In this case, the AI player isn’t like the genie above. It didn’t purposefully subvert your expectation. It did exactly what it was told to do. Score the most points. If you didn’t tell it that it had to drive through the whole course and cross the finish line then it didn’t know that it needed to do that. The win condition was points, not racing. The AI wasn’t missing intent. It was missing context.

This is an altogether different problem than the one above. Instead of assuming the system is going rogue and being obtuse the system genuinely doesn’t know what you mean and it tries to fill in the context with what it has available. Without the context that you assumed the system should have it just did what it could and you were flabbergasted by the results.

This is something that pops up at every level of the system. Context starvation and goal misalignment aren’t two different things. They’re sides of the same coin. When you don’t do a great job of being specific you usually get misalignment of your output.

Framing Your Reference

If you think the problem is intent you’re going to break out the constraints. Rules. Guardrails. Boxes. You’re going to spend your efforts on preventing the system from doing something bad. Security is about building walls.

If you think the problem is context you have a different outlook. You’re going to spend more time being specific. Less rules, more grounding. You want the system to surface ambiguous instructions instead of trying to resolve it with limited information. It’s like an intern being unclear on a task. You want the AI to ask you what to do instead of interpreting incomplete info.

It should be a cooperative inference problem. The system should always be just a little uncertain about what the operator wants and then seek to find out what is needed. The alternative is to confidently pursue a bad solution to a fixed objective because it thought it knew what you wanted without you telling it those details.

Knowing you have to do this doesn’t make agent building easier. In fact, it makes it a lot harder. It just makes the whole thing a lot more honest. Because you have to assume that people will never full specify what they want in advance no matter how much detail they provide. That’s not a failure of imagination. It’s the reality of how complex systems are implemented. There’s always some detail you miss. You shouldn’t aim to create the perfect spec up front. You should instead seek to build a system that is smart enough to know it’s missing context and will ask for it before running off to go to work.
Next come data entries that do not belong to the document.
[config.mk]
export PLATFORM = sky130hd
export DESIGN_NAME = dff_pipe
export DESIGN_NICKNAME = d
export VERILOG_FILES = /design/src/rtl/lenet_pkg.sv /design/src/rtl/dff_pipe_stage.sv /design/src/rtl/dff_pipe.sv
export SDC_FILE = /design/constraint.sdc
export NUM_CORES = 1
export LEC_CHECK = 0
export CORE_MARGIN = 4
export CORE_UTILIZATION = 36
export CTS_CLUSTER_DIAMETER = 150
export DETAILED_ROUTE_END_ITERATION = 10
export HOLD_SLACK_MARGIN = 0.15
export PLACE_DENSITY = 0.71
export SLEW_MARGIN = 10
export SYNTH_ARGS = -nofsm -noshare
export SYNTH_HDL_FRONTEND = slang
export SYNTH_HIERARCHICAL = 1
export SYNTH_SLANG_ARGS = --single-unit
[constraint.sdc]
create_clock -name clk -period 1.35 [get_ports clk]
set_input_delay 0.2025 -clock clk [delete_from_list [all_inputs] [get_ports clk]]
set_output_delay 0.2025 -clock clk [all_outputs]
set_load 0.005 [all_outputs]
[src/rtl/lenet_pkg.sv]
// Shared definitions for the LeNet datapath blocks: default payload width and
// the width helper used for counters and occupancy ports.
package lenet_pkg;

  localparam int unsigned LENET_DATA_WIDTH = 8;

  // Bits needed to hold any value 0..max_val; never less than one bit.
  function automatic int unsigned cnt_width(input int unsigned max_val);
    int unsigned w;
    w = $clog2(max_val + 1);
    return (w < 1) ? 1 : w;
  endfunction

endpackage

[src/rtl/dff_pipe_stage.sv]
// One pipeline slot: a valid flag plus a payload register. The payload is only
// written when a valid beat arrives, so bubbles never toggle the data flops.
module dff_pipe_stage #(
  parameter int unsigned WIDTH    = 8,
  parameter bit          RST_DATA = 1'b0
) (
  input  logic             clk,
  input  logic             rst,
  input  logic             i_clr,
  input  logic             i_load,
  input  logic             i_valid,
  input  logic [WIDTH-1:0] i_data,
  output logic             o_valid,
  output logic [WIDTH-1:0] o_data
);

  logic             r_valid;
  logic [WIDTH-1:0] r_data;
  logic             w_capture;

  assign w_capture = i_load & i_valid;

  // Valid flag: async reset, sync clear has priority over a load.
  always_ff @(posedge clk or posedge rst) begin
    if (rst) begin
      r_valid <= 1'b0;
    end else if (i_clr) begin
      r_valid <= 1'b0;
    end else if (i_load) begin
      r_valid <= i_valid;
    end
  end

  // Payload: clearable variant, or reset-free flops when RST_DATA is off.
  generate
    if (RST_DATA) begin : g_data_rst
      always_ff @(posedge clk or posedge rst) begin
        if (rst) begin
          r_data <= '0;
        end else if (i_clr) begin
          r_data <= '0;
        end else if (w_capture) begin
          r_data <= i_data;
        end
      end
    end else begin : g_data_norst
      always_ff @(posedge clk) begin
        if (w_capture) begin
          r_data <= i_data;
        end
      end
    end
  endgenerate

  assign o_valid = r_valid;
  assign o_data  = r_data;

endmodule

[src/rtl/dff_pipe.sv]
// DEPTH-stage valid/ready register pipeline used as a retiming element between
// LeNet datapath blocks; bubbles collapse under backpressure.
module dff_pipe
  import lenet_pkg::*;
#(
  parameter int unsigned DATA_WIDTH = LENET_DATA_WIDTH,
  parameter int unsigned CHANNELS   = 1,
  parameter int unsigned DEPTH      = 2,
  parameter bit          RST_DATA   = 1'b0
) (
  input  logic                           clk,
  input  logic                           rst,
  input  logic                           flush,
  input  logic                           in_valid,
  output logic                           in_ready,
  input  logic [CHANNELS*DATA_WIDTH-1:0] in_data,
  output logic                           out_valid,
  input  logic                           out_ready,
  output logic [CHANNELS*DATA_WIDTH-1:0] out_data,
  output logic [cnt_width(DEPTH)-1:0]    occupancy
);

  localparam int unsigned W     = CHANNELS * DATA_WIDTH;
  localparam int unsigned OCC_W = cnt_width(DEPTH);

  generate
    if (DEPTH < 1) begin : g_bad_depth
      $error("dff_pipe: DEPTH must be at least 1");
    end
  endgenerate

  logic [DEPTH-1:0]        w_valid;
  logic [DEPTH-1:0][W-1:0] w_data;
  logic [DEPTH-1:0]        w_ready;
  logic [DEPTH-1:0]        w_src_valid;
  logic [DEPTH-1:0][W-1:0] w_src_data;
  logic                    w_accept;
  logic [OCC_W-1:0]        w_occ;

  assign in_ready = w_ready[0] & ~flush & ~rst;
  assign w_accept = in_valid & in_ready;

  genvar gi;
  generate
    for (gi = 0; gi < DEPTH; gi++) begin : g_stage
      // Stage gi can advance unless it and every stage after it is full and
      // the consumer is stalled; flattened so there is no combinational loop.
      assign w_ready[gi] = out_ready | ~(&w_valid[DEPTH-1:gi]);

      if (gi == 0) begin : g_head
        assign w_src_valid[gi] = w_accept;
        assign w_src_data[gi]  = in_data;
      end else begin : g_body
        assign w_src_valid[gi] = w_valid[gi-1];
        assign w_src_data[gi]  = w_data[gi-1];
      end

      dff_pipe_stage #(
        .WIDTH    (W),
        .RST_DATA (RST_DATA)
      ) u_stage (
        .clk     (clk),
        .rst     (rst),
        .i_clr   (flush),
        .i_load  (w_ready[gi]),
        .i_valid (w_src_valid[gi]),
        .i_data  (w_src_data[gi]),
        .o_valid (w_valid[gi]),
        .o_data  (w_data[gi])
      );
    end
  endgenerate

  // Occupancy is the popcount of the registered valid flags.
  always_comb begin
    w_occ = '0;
    for (int i = 0; i < DEPTH; i++) begin
      w_occ = w_occ + OCC_W'(w_valid[i]);
    end
  end

  assign occupancy = w_occ;
  assign out_valid = w_valid[DEPTH-1];
  assign out_data  = w_data[DEPTH-1];

endmodule
# [Word-level counts from Yosys, hierarchy flattened]
# Cells that the tools add are included.
[totals] out_inout_bits=12 input_bits=13 elab_cells=23 regBits=18
[classes] muxes=4 n_reduce_logical=3 n_bitwise=11 addsub=1
[op_table] op="AND 1 bit" n=5
[op_table] op="two-way mux 1 bit" n=4
[op_table] op="inverter 1 bit" n=4
[op_table] op="nonzero test 2 bit" n=2
[op_table] op="adder 1 x 1 -> 2 bit" n=1
[op_table] op="bitwise OR 1 bit" n=2
[op_table] op="AND reduction 2 bit" n=1

# [Depth between registers and ports, before layout]
[depth] depth_word=8 depth_mapped=5 mapped_depth_nobuf=5

# [Hierarchy]
# Netlist, hierarchy kept.
[by_module_without_submodules] module="dff_pipe_stage" cells_each=13 area_per_inst_um2=290.3 n_inst=2 seq_area_each_um2=265.3
[by_module_without_submodules] module="dff_pipe" cells_each=6 area_per_inst_um2=56.3 n_inst=1 seq_area_each_um2=0.0

# [Worst setup path before layout]
# OpenSTA, ideal clock, no wires.
[synth_timing] path_kind="register to register" start="register g_stage[1].u_stage.r_valid" end="register g_stage[0].u_stage.r_data[0], enable pin" setup_time_ns=0.310 stages_incl_launch_ff=5 synth_period_minus_slack_ns=1.542 required_ns=1.040 setup_slack_ns=-0.192 n_path_buf=0 t_arrival_ns=1.232 path_cell_list="dfrtp_1 > ha_1 > nor2b_4 > nor4b_2 > and2_2"
[synth_between] elab_chain_cells=7
[synth_lines] element="start: declaration" line_no="dff_pipe_stage.sv:17" rtl="logic r_valid;"
[synth_lines] element="start signal: assignment" line_no="dff_pipe_stage.sv:30" rtl="r_valid <= i_valid;"
[synth_lines] element="AND reduction 2 bit" line_no="dff_pipe.sv:48" rtl="assign w_ready[gi] = out_ready | ~(&w_valid[DEPTH-1:gi]);"
[synth_lines] element="inverter 1 bit" line_no="dff_pipe.sv:48"
[synth_lines] element="bitwise OR 1 bit" line_no="dff_pipe.sv:48"
[synth_lines] element="AND 1 bit (2 in series)" line_no="dff_pipe.sv:40" rtl="assign in_ready = w_ready[0] & ~flush & ~rst;"
[synth_lines] element="AND 1 bit" line_no="dff_pipe.sv:41" rtl="assign w_accept = in_valid & in_ready;"
[synth_lines] element="net w_accept" line_no="dff_pipe.sv:37" rtl="logic w_accept;"
[synth_lines] element="AND 1 bit" line_no="dff_pipe_stage.sv:21" rtl="assign w_capture = i_load & i_valid;"
[synth_lines] element="net g_stage[0].u_stage.w_capture" line_no="dff_pipe_stage.sv:19" rtl="logic w_capture;"
[synth_lines] element="end signal: assignment" line_no="dff_pipe_stage.sv:49" rtl="r_data <= i_data;"
[synth_lines] element="end: declaration" line_no="dff_pipe_stage.sv:18" rtl="logic [WIDTH-1:0] r_data;"
# The timed path passes the listed nets, and every way through them passes these cells.
# A chain may end at the register's enable or synchronous reset.

# [Worst setup path in the final report]
[layout_timing] start="register g_stage[1].u_stage.r_valid" end="register g_stage[0].u_stage.r_data[3], enable pin"
# Same word-level chain as after synthesis.

==> run summary <==
multi-input logic area: 124 sq um
hold buffer count at CTS: 0
Comb power frac: 8.2%
Reg power frac: 65.3%
Worst EP arrival: 1500 ps
Synth Net Count: 46
unrepaired setup endpoints after global routing: yes
Pwr Density: 943 nW/um^2
status: finished, violations left
clock latency at the later pin of the worst-skew pair: 280 ps
Placed Cells: 85
Tcrit/Tclk final: 111%
# DRC: 0
mapped cell area: 637 sq um
count of different cell masters after synthesis: 11
via count: 370
Routed WL: 1.08 mm
Die ar.: 2510 sq um
Core Area: 1590 sq um
H-tree depth: 1
warnings from Yosys: 6
Total GRT Usage: 8.86%
CTS tree: yes
final net count: 82
Worst-Margin Slew: 221 ps
Clk pwr share: 26.5%
vias in the first global route: 348
CP cell instances: ha_4 -> nor2b_4 -> nor4b_4 -> and2_4
Worst-path clk slew: 90 ps
kind of critical path: flop to flop
Sw Share: 18.5%
Layout Cells excl Fill: 91
slack of the critical path: -150 ps
DRT antenna net count: 0
Crit-path slowest cell: dfrtp_1
Area Growth Syn to Fin: 60.5%
Total Power: 964 uW
# diodes: 0
final slew viol count: 0
crit-path max cell delay: 420 ps
internal power: 786 uW
CP required: 1350 ps
worst relative slew slack: 85.2%
CP endpoint kind: flop
Mean Syn Cell Area: 19.9 sq um
initial antenna violation count: 0
Seq cells post-synth: 18
clock skew: 3.14 ps
Psw: 178 uW
Starting Density: 40.0%
DR iter-0 viols: 4
Inserted Clock Buffers: 3
worst vdd ir: 0.490 mV
achievable frequency: 0.667 GHz
root buf cell: clkbuf_4
port bufs: 24
final setup fails: 9
WL/cell: 11.8 um
Seq/Total Area, Yosys: 83.3%
Final Hold Viols: 0
global-route wire length before repair: 1.57 mm
final RePlAce weighted congestion: 0.824
Die W: 50.1 um
Die Y: 50.1 um
failing checks: setup timing
worst-path fanout max: 8
Hold WC Path Type: input pin to async pin
IO Pins: 25
Vias/cell: 4.07
pin count of the biggest net entering global routing: 11
min cycle time layout: 1500 ps
fraction of final layout cells sized beyond drive strength 1: 28.4%
row count: 14
post-synthesis cell count: 32
grt ovf: 0
startpoint type of the worst setup path: flop
clk buf depth: 2
Seq. cell area: 531 sq um
P_leak: 0.000455 uW
clock sink total: 18
Max Cap Violations: 0
1st-pass router iterations: 2
fill count: 124
registers in the layout, indices dropped and copies added (netlist names):
name                     cells
g_stage.u_stage/o_data      16
g_stage.u_stage/o_valid      2
per-stage QoR:
stage	hold WS, ps	instance area [sq um]	setup TNS [ps]	util, %	setup WS (ps)
2_1_floorplan	-68.8	641	-1040	-	-130
3_5_place_dp	405	948	-3010	59.5	-293
5_1_grt	308	1020	-1970	64.1	-209
6_report	309	1020	-1300	64.1	-150
4_1_cts	254	983	-1420	61.7	-162
3_3_place_gp	404	948	-2880	59.5	-279
worst max-delay path: cells and delay by family, from the launching register on:
family	cells	cell delay, ps
DFF	1	420
adders and majority gates	1	170
and+or+nand+nor	3	610
cell usage in the layout, fill, tap and decap left out, drive strengths merged:
cell type       n
edfxtp         16
clkdlybuf4s50  13
buf            10
dlymetal6s2s    7
inv             3
clkbuf          3
mux2i           2
nor2            2
and2            2
dfrtp           2
nand2b          1
nor2b           1
nor3            1
nor4b           1
ha              1
clkinv          1
dlygate4sd2     1
power groups by stage:
stage | Combinational, uW | Sequential [uW] | Clock (uW)
after CTS | 75.4 | 630 | 264
final | 79.3 | 630 | 255
after global placement | 74.8 | 641 | 0
after floorplan | 14.4 | 641 | 0
after detailed placement | 76.2 | 642 | 0
after global routing | 84.5 | 631 | 302
per-layer routing:
| metal | share of wire, % | global-route usage, % | vias to the layer above |
|---|---|---|---|
| li1 | - | - | 185 |
| met1 | 44 | 10.4 | 169 |
| met2 | 50 | 13.3 | 14 |
| met3 | 5.8 | 2.71 | 2 |
| met4 | 0.74 | 6.91 | 0 |
| met5 | 0 | 0 | - |
timing repair:
item | 4_1_cts | 5_1_grt
buffers inserted | 2 | 0
setup endpoints to repair | 12 | 27
gates resized for setup | 14 | 11
pin swaps | 1 | 2
path summary, 6_finish.rpt:
| kind | start | end | slack (ps) | cells after the start |
|---|---|---|---|---|
| worst max-delay path | g_stage[1].u_stage/o_valid$_DFFE_PP0P_ | g_stage[0].u_stage/o_data[3]$_DFFE_PP_ | -150 | 4 |
| worst min-delay path | rst | g_stage[0].u_stage/o_valid$_DFFE_PP0P_ | 310 | 3 |
| worst max register to register | g_stage[1].u_stage/o_valid$_DFFE_PP0P_ | g_stage[0].u_stage/o_data[3]$_DFFE_PP_ | -150 | 4 |
| worst min register to register | g_stage[0].u_stage/o_data[6]$_DFFE_PP_ | g_stage[1].u_stage/o_data[6]$_DFFE_PP_ | 430 | 0 |
| max in group asynchronous | rst | g_stage[1].u_stage/o_valid$_DFFE_PP0P_ | 950 | 3 |
| min in group clk | g_stage[0].u_stage/o_data[6]$_DFFE_PP_ | g_stage[1].u_stage/o_data[6]$_DFFE_PP_ | 430 | 0 |
kinds of logic after synthesis:
| logic type | synth area share [%] |
|---|---|
| adder cells (fa/ha/maj) | 1.96 |
| buffers and inverters | 1.77 |
| flip-flops | 83.3 |
| multiplexers | 3.14 |
| AND/OR/NAND/NOR | 9.82 |
area by class of cell:
class | count | area share (%)
Timing Repair Buffer | 31 | 29.4
Tap cell | 24 | 2.94
Clock buffer | 3 | 2.20
Sequential cell | 18 | 51.9
Clock inverter | 1 | 0.367
Inverter | 3 | 1.10
Multi-Input combinational cell | 11 | 12.1
cells in the mapped netlist:
cell      count  area (sq um)
mux2i_1       2          20.0
nor2_1        2          7.51
edfxtp_1     16           480
dfrtp_1       2          50.1
nor2b_4       1          13.8
nor3_1        1          5.00
nand2b_1      1          6.26
and2_2        2          15.0
nor4b_2       1          15.0
inv_1         3          11.3
ha_1          1          12.5
Note: power is estimated with default switching activity, not from simulation.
It also means you have to treat an agent asking questions as a feature and not a failure. It’s like when your intern asks you to confirm that what you asked for is what you want. That’s not them being dumb. That’s them being sure they heard you right. And really, that helps you in the long run because if the system is asking you about specific areas you know your instructions must be a little thin in that area.


Tom’s Take

If you think your AI is a malicious genie you’re always going to be asking what rules have to be put in place to prevent it from going rogue. What you should be asking instead is “How can I give my agents enough context to do what I really mean?” The more powerful our AI agents get the wider the gap between those two things is going to be. But we can start to solve it today by building systems that ask questions when things are unclear. I promise you that you’re going to enjoy the results more than trying to close every loophole in your wishes.